Iranian voters go to the polls Friday in a presidential election in which ultraconservative cleric Ebrahim Raisi is seen as all but certain to coast to victory over his vetted rivals.
After a lacklustre campaign period, turnout is expected to plummet to a new low in a country exhausted by a punishing regime of US economic sanctions and the Covid-19 pandemic.
Election placards are sparse in the capital Tehran, except for those showing the austere face of frontrunner Raisi, 60, in his trademark black turban and flowing religious robe.
Nearly 60 million eligible voters can cast their ballots between 7:00 am (0230 GMT) and midnight (1930 GMT), and possibly for two hours longer, with results expected around noon Saturday, authorities say.
The winner will take over in August as Iran’s eighth president from incumbent Hassan Rouhani, a moderate who has served the maximum of two consecutive four-year-terms allowed under the constitution.
Ultimate political power in Iran, since its 1979 revolution toppled the US-backed monarchy, rests with the supreme leader, currently Ayatollah Ali Khamenei.
But the president of the Islamic republic, as the top official of the state bureaucracy, also wields significant influence in fields from industrial policy to foreign affairs.

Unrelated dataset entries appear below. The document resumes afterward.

--- config.mk ---
export PLATFORM = sky130hd
export DESIGN_NAME = pipeline_hazard_ctrl
export DESIGN_NICKNAME = d
export VERILOG_FILES = /design/src/rtl/pipeline_hazard_ctrl.sv
export SDC_FILE = /design/constraint.sdc
export NUM_CORES = 1
export LEC_CHECK = 0
export CORE_AREA = 2 2 73 54
export DETAILED_ROUTE_END_ITERATION = 8
export DIE_AREA = 0 0 75 56
export PLACE_DENSITY_LB_ADDON = 0.25
export SETUP_SLACK_MARGIN = 0.15
export SYNTH_ARGS = -nofsm -noshare
export SYNTH_HDL_FRONTEND = slang
export SYNTH_SLANG_ARGS = --single-unit
--- constraint.sdc ---
create_clock -name clock -period 2.6 [get_ports clock]
set_clock_uncertainty 0.15 [all_clocks]
set_input_delay 0.26 -clock clock [delete_from_list [all_inputs] [get_ports clock]]
set_output_delay 0.26 -clock clock [all_outputs]
set_load 0.005 [all_outputs]
--- src/rtl/pipeline_hazard_ctrl.sv ---
// pipeline_hazard_ctrl: central hazard/forwarding controller for a 5-stage MIPS pipeline.
//   Produces EX operand forwarding selects, ID branch-compare forwarding selects, stage
//   hold/flush controls, and a multi-cycle (mul/div) EX occupancy FSM.
//   Optional feature macro: HAZ_PERF_EN enables saturating stall/flush perf counters;
//   without it stall_cnt/flush_cnt are tied to zero and no counter flops exist.
// Ports:
//   clock, reset_n                   clock, synchronous active-low reset
//   id_rs/id_rt, id_use_rs/id_use_rt ID-stage sources and their use flags
//   id_branch, id_jump, br_taken     control-flow info (branch stage per BR_IN_ID)
//   ex_rs/ex_rt/ex_rd, ex_regwrite, ex_memread, ex_mc_start   ID_EX fields
//   mem_rd, mem_regwrite, mem_memread                         EX_MEM fields
//   wb_rd, wb_regwrite                                        MEM_WB fields
//   fwd_a/fwd_b                      EX operand select: 00 regfile, 01 MEM_WB, 10 EX_MEM
//   fwd_id_a/fwd_id_b                ID compare operand from EX_MEM
//   pc_hold, if_id_hold, id_ex_hold, if_id_flush, id_ex_flush, ex_busy
//   stall_cnt, flush_cnt             perf counters
module pipeline_hazard_ctrl #(
  parameter int unsigned REG_AW   = 5,
  parameter int unsigned MC_LAT   = 4,
  parameter int unsigned BR_IN_ID = 1,
  parameter int unsigned CNT_W    = 16
) (
  input  logic              clock,
  input  logic              reset_n,
  input  logic [REG_AW-1:0] id_rs,
  input  logic [REG_AW-1:0] id_rt,
  input  logic              id_use_rs,
  input  logic              id_use_rt,
  input  logic              id_branch,
  input  logic              id_jump,
  input  logic              br_taken,
  input  logic [REG_AW-1:0] ex_rs,
  input  logic [REG_AW-1:0] ex_rt,
  input  logic [REG_AW-1:0] ex_rd,
  input  logic              ex_regwrite,
  input  logic              ex_memread,
  input  logic              ex_mc_start,
  input  logic [REG_AW-1:0] mem_rd,
  input  logic              mem_regwrite,
  input  logic              mem_memread,
  input  logic [REG_AW-1:0] wb_rd,
  input  logic              wb_regwrite,
  output logic [1:0]        fwd_a,
  output logic [1:0]        fwd_b,
  output logic              fwd_id_a,
  output logic              fwd_id_b,
  output logic              pc_hold,
  output logic              if_id_hold,
  output logic              id_ex_hold,
  output logic              if_id_flush,
  output logic              id_ex_flush,
  output logic              ex_busy,
  output logic [CNT_W-1:0]  stall_cnt,
  output logic [CNT_W-1:0]  flush_cnt
);

  localparam int unsigned CntW    = (MC_LAT > 2) ? $clog2(MC_LAT) : 1;
  localparam int unsigned LastCnt = (MC_LAT > 2) ? MC_LAT - 2 : 0;

  typedef enum logic {StIdle, StBusy} state_t;

  state_t          state_q;
  logic [CntW-1:0] cnt_q;
  logic            done_q;  // op in EX just finished; its still-high start must not retrigger

  // Register 0 never produces a match.
  function automatic logic hit(input logic [REG_AW-1:0] rd, input logic [REG_AW-1:0] rs);
    return (rd != '0) && (rd == rs);
  endfunction

  function automatic logic id_src_hit(input logic [REG_AW-1:0] rd);
    return (id_use_rs && hit(rd, id_rs)) || (id_use_rt && hit(rd, id_rt));
  endfunction

  logic mc_accept, busy, load_use, br_stall, redirect;

  always_comb begin
    mc_accept = (MC_LAT > 1) && (state_q == StIdle) && ex_mc_start && !done_q;
    busy      = mc_accept || (state_q == StBusy);
    load_use  = ex_memread && id_src_hit(ex_rd);
    br_stall  = (BR_IN_ID != 0) && id_branch &&
                ((ex_regwrite && id_src_hit(ex_rd)) || (mem_memread && id_src_hit(mem_rd)));
    redirect  = id_jump || (id_branch && br_taken);
  end

  always_comb begin
    fwd_a       = 2'b00;
    fwd_b       = 2'b00;
    fwd_id_a    = 1'b0;
    fwd_id_b    = 1'b0;
    pc_hold     = 1'b0;
    if_id_hold  = 1'b0;
    id_ex_hold  = 1'b0;
    if_id_flush = 1'b0;
    id_ex_flush = 1'b0;
    ex_busy     = 1'b0;
    if (reset_n) begin
      if (mem_regwrite && !mem_memread && hit(mem_rd, ex_rs)) fwd_a = 2'b10;
      else if (wb_regwrite && hit(wb_rd, ex_rs))              fwd_a = 2'b01;
      if (mem_regwrite && !mem_memread && hit(mem_rd, ex_rt)) fwd_b = 2'b10;
      else if (wb_regwrite && hit(wb_rd, ex_rt))              fwd_b = 2'b01;
      if (BR_IN_ID != 0) begin
        fwd_id_a = mem_regwrite && !mem_memread && hit(mem_rd, id_rs);
        fwd_id_b = mem_regwrite && !mem_memread && hit(mem_rd, id_rt);
      end
      if (busy) begin
        // Freeze everything up to EX; the datapath bubbles EX_MEM using ex_busy.
        ex_busy    = 1'b1;
        pc_hold    = 1'b1;
        if_id_hold = 1'b1;
        id_ex_hold = 1'b1;
      end else if (load_use || br_stall) begin
        pc_hold     = 1'b1;
        if_id_hold  = 1'b1;
        id_ex_flush = 1'b1;
      end else if (redirect) begin
        if_id_flush = 1'b1;
        if ((BR_IN_ID == 0) && id_branch && br_taken) id_ex_flush = 1'b1;
      end
    end
  end

  always_ff @(posedge clock) begin
    if (!reset_n) begin
      state_q <= StIdle;
      cnt_q   <= '0;
      done_q  <= 1'b0;
    end else begin
      unique case (state_q)
        StIdle: begin
          done_q <= 1'b0;
          if (mc_accept) begin
            if (MC_LAT == 2) begin
              done_q <= 1'b1;
            end else begin
              state_q <= StBusy;
              cnt_q   <= CntW'(1);
            end
          end
        end
        StBusy: begin
          if (cnt_q == CntW'(LastCnt)) begin
            state_q <= StIdle;
            done_q  <= 1'b1;
          end else begin
            cnt_q <= cnt_q + CntW'(1);
          end
        end
        default: state_q <= StIdle;
      endcase
    end
  end

`ifdef HAZ_PERF_EN
  logic [CNT_W-1:0] stall_q, flush_q;

  always_ff @(posedge clock) begin
    if (!reset_n) begin
      stall_q <= '0;
      flush_q <= '0;
    end else begin
      if ((pc_hold || if_id_hold || id_ex_hold) && (stall_q != '1)) stall_q <= stall_q + 1'b1;
      if ((if_id_flush || id_ex_flush) && (flush_q != '1))         flush_q <= flush_q + 1'b1;
    end
  end

  assign stall_cnt = stall_q;
  assign flush_cnt = flush_q;
`else
  assign stall_cnt = '0;
  assign flush_cnt = '0;
`endif

endmodule

==> metrics.md, run 1 <==
| Metric | Value |
|---|---|
| Unrepaired setup endpoints after global routing | false |
| Final period util | 0.908 |
| Critical Path RT | 2190 ps |
| Via Count | 1087 |
| Overall Power | 0.450 mW |
| Placed cell count | 266 |
| Area delta synth->final | 66.9% |
| CTS clk-pin slew, worst paths | 30 ps |
| First-pass GRT wire length | 4740 µm |
| Synthesized area | 1080 µm² |
| Peak VDD IR | 0.162 mV |
| Drt wl/cell | 10.8 µm |
| Worst path depth | 6 |
| Final hold violation count | 0 |
| Worst min path class | reg -> reg |
| R2R depth | 6 |
| Cell Rows | 18 |
| Critical Path End Type | output pin |
| Commonest non-fill, non-tap cell in the layout | clkdlybuf4s50_1 |
| Post-synth cell types | 31 |
| CP Class | in -> out |
| Port Buf Inserts | 59 |
| Gr usage total | 0.143 |
| Worst setup SP type | input pin |
| Pin count of the biggest net entering global routing | 8 |
| Status | completed |
| Layout net count | 270 |
| Maxcap violations | 0 |
| Post-route ant nets | 0 |
| Routed WL | 2910 µm |
| Worst Hold Depth | 2 |
| Synth Flop Type | dfxtp_1 |
| Synth Register Bits | 4 |
| Die W | 75 µm |
| Die Area | 4200 µm² |
| I/O pins | 92 |
| Crit-path cells | clkdlybuf4s50_1 -> buf_4 -> xor2_1 -> or4_4 -> nor4_2 -> clkbuf_2 |
| CTS tree | done |
| Initial Util | 0.313 |
| CP max stage cell | or4_4 |
| Chip height | 56 µm |
| Worst-Skew Late Latency | 220 ps |
| Share of cells above drive strength 1 | 0.210 |
| Worst Hold Launch | cnt_q[0] |
| Diodes inserted | 0 |
| R2R setup slack | 1320 ps |
| Worst path bufs/invs | 3 |
| Seq/Total Area, Yosys | 0.0743 |
| RR Endpoint | cnt_q[1] |
| GRT overflow | 0 |
| Clock buffer depth | 2 |
| TritonRoute pass-1 iters | 4 |
| Minimum clock period | 2360 ps |
| Final setup vio count | 0 |
| Async set or reset register ratio after synthesis | 0 |
| Hold Buf Count CTS | 0 |
| Placer Congestion | 0.819 |
| Number of synthesized flops with an enable pin | 0 |
| DP Wirelength | 2640 µm |
| Util after Layout | 0.522 |
| CTS buffer count | 3 |
| DRT iter0 DRCs | 23 |
| Hold Path Sink | cnt_q[0] |
| Worst path top cell family by delay | simple AND/OR/NAND/NOR gates |
| H-tree depth | 1 |
| Clock Sinks | 4 |
| DRC Markers | 0 |
| Crit-path max cell delay | 520 ps |
| Vias in the first global route | 1048 |
| CP Max Fanout | 2 |
| Setup bufs post-CTS | 0 |
| Clock root cell | clkbuf_8 |
| Highest-count cells in the layout ignoring fill and taps | clkdlybuf4s50_1 (45), conb_1 (32), xnor2_1 (26) |
| Fmax | 424 MHz |
| Mapped Cells | 142 |
| Pwr dens | 251 nW/µm² |
| R2R Path Start | cnt_q[0] |
| CP arrival | 1950 ps |
| Antenna violations before repair | 0 |
| LEAKAGE | 0.773 nW |
| Final std cells w/o fill | 269 |
| Ys Warns | 0 |
| Max Slew Vio Count | 0 |
| Core Footprint | 3450 µm² |
| Vias per inst | 4.04 |
| Syn Area/Cell | 7.59 µm² |
flip-flops by register name, summed over array words and instances (netlist names):
signal / cells
done_q: 1
cnt_q: 2
state_q: 1
cells by family (layout without fill, tap and decap cells):
group	after synthesis	count (layout)	synth area share
AOI/OAI and AO/OA	14	14	0.0976
xor gates and xnor gates	41	41	0.333
adders and majority gates	1	1	0.0116
buffers and inverters	43	89	0.280
DFF	4	4	0.0743
other	1	32	0.00348
and+or+nand+nor	38	38	0.200
per-layer routing:
layer	track usage	vias to the layer above	wire length, µm
met5	0	-	0
met4	0.0306	0	19
li1	-	567	-
met2	0.224	36	1410
met3	0.0362	4	192
met1	0.195	480	1290
worst min-delay path: stages (launching register included):
cell and delay (ps):
dfxtp_1 310, inv_1 70, a221oi_1 70
cells in the mapped netlist (2+ instances only):
master | count | share of area
buf_4 | 34 | 0.24
xnor2_1 | 26 | 0.21
xor2_1 | 15 | 0.12
a21oi_1 | 6 | 0.028
nand3_1 | 6 | 0.028
nor2_1 | 6 | 0.021
nand2_1 | 5 | 0.017
nor3_1 | 5 | 0.023
buf_2 | 4 | 0.019
dfxtp_1 | 4 | 0.074
inv_1 | 4 | 0.014
nor4_1 | 4 | 0.023
and2_1 | 2 | 0.012
nand4_1 | 2 | 0.012
nor3b_1 | 2 | 0.014
or4_1 | 2 | 0.014
power by group:
group	internal, mW	leakage, nW	switching, mW
sequential	0.0660	0.0329	0.00403
clock	0.0988	0.0216	0.0340
combinational	0.143	0.718	0.105
total	0.308	0.773	0.143
layout make-up:
class                           instances  area [µm²]
Fill cell                             347        1650
Multi-Input combinational cell        126         876
Timing Repair Buffer                   82         723
Sequential cell                         4        80.1
Tap cell                               50        62.6
Clock buffer                            3        41.3
Inverter                                4        15.0
worst max path at each step:
stage,slack (ps),endpoint,startpoint
final,240,fwd_a[0],wb_rd[4]
after global routing,140,fwd_a[0],wb_rd[1]
after CTS,160,id_ex_flush,mem_rd[0]
after detailed placement,-330,fwd_b[1],mem_rd[3]
after global placement,-280,fwd_a[1],mem_rd[2]
after floorplan,550,pc_hold,mem_rd[3]
stage by stage:
step / setup TNS [ps] / setup slack, ps / area [µm²] / hold WS, ps
floorplan: 0 / 548 / 1190 / 258
finish: 0 / 239 / 1800 / 367
global placement: -2140 / -281 / 1730 / 361
CTS: 0 / 159 / 1790 / 369
global route: 0 / 139 / 1800 / 387
detailed placement: -2360 / -333 / 1730 / 360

Rouhani’s key achievement was the landmark 2015 deal with world powers under which Iran pledged to limit its nuclear programme and refrain from acquiring the atomic bomb in return for sanctions relief.
– Candidates pull out –
But high hopes for greater prosperity and a reopening to the world were crushed in 2018 when then-US president Donald Trump withdrew from the accord and launched an economic and diplomatic “maximum pressure” campaign against Iran.
While Iran has insisted its nuclear programme is for peaceful purposes only, Trump accused it of secretly seeking the bomb and of destabilising the wider Middle East through armed proxy groups.
As old and new US sanctions hit Iran, trade dried up and foreign companies bolted. The economy nosedived and spiralling prices fuelled repeated bouts of social unrest which were put down by security forces.
Iran’s ultraconservative camp — which deeply distrusts the United States, labelled the “Great Satan” or the “Global Arrogance” in the Islamic republic — attacked Rouhani over the failing deal.
They swept parliament early last year and now look set to claim the presidency in the nationwide poll that will also elect municipal and other officials.
Out of an initial field of almost 600 hopefuls for the presidency, only seven — all men — were approved to run by the Guardian Council, a body of 12 clerics and jurists.
Among the prominent figures disqualified were conservative former parliament speaker Ali Larijani. Then, two days before the election, three of the seven approved candidates dropped out of the race.
The only reformist still running is a low-key technocrat, central bank chief Abdolnasser Hemmati, who has promised to revive the economy and, unusually in Iran, involved his wife in campaigning.
– Reviving nuclear deal –
Iran has often pointed to voter participation as proof of democratic legitimacy — but polls signal the turnout Friday may drop below the 43 percent of last year’s parliamentary election.
If no clear winner emerges, a runoff will be held a week later.
The supreme leader two days before the election urged voters to come out in droves to elect “a powerful president” — warning that “the Satanic power centres of the world” are trying to undermine the ballot.
Raisi has been named in Iranian media as a possible successor to Khamenei, who turns 82 next month.
Khamenei also served as president when he took over in 1989 from the Islamic republic’s founder, Ayatollah Ruhollah Khomenei.
For the exiled Iranian opposition and rights groups, Raisi’s name is indelibly associated with the mass executions of leftists in 1988, when he was deputy prosecutor of Tehran’s Revolutionary Court, although he has denied involvement.
Whatever the ideological differences in Tehran, there is broad agreement that the country of 83 million must seek an end to the painful US sanctions in talks aiming to revive the nuclear deal.
US President Joe Biden has indicated a willingness to rejoin the agreement once Washington is sure Iran will respect its nuclear commitments, some of which it has walked back from in response to Trump’s campaign.
Negotiators from the US are taking part indirectly in EU-chaired discussions in Vienna involving Iran and the other partners to the accord — Britain, China, France, Germany and Russia.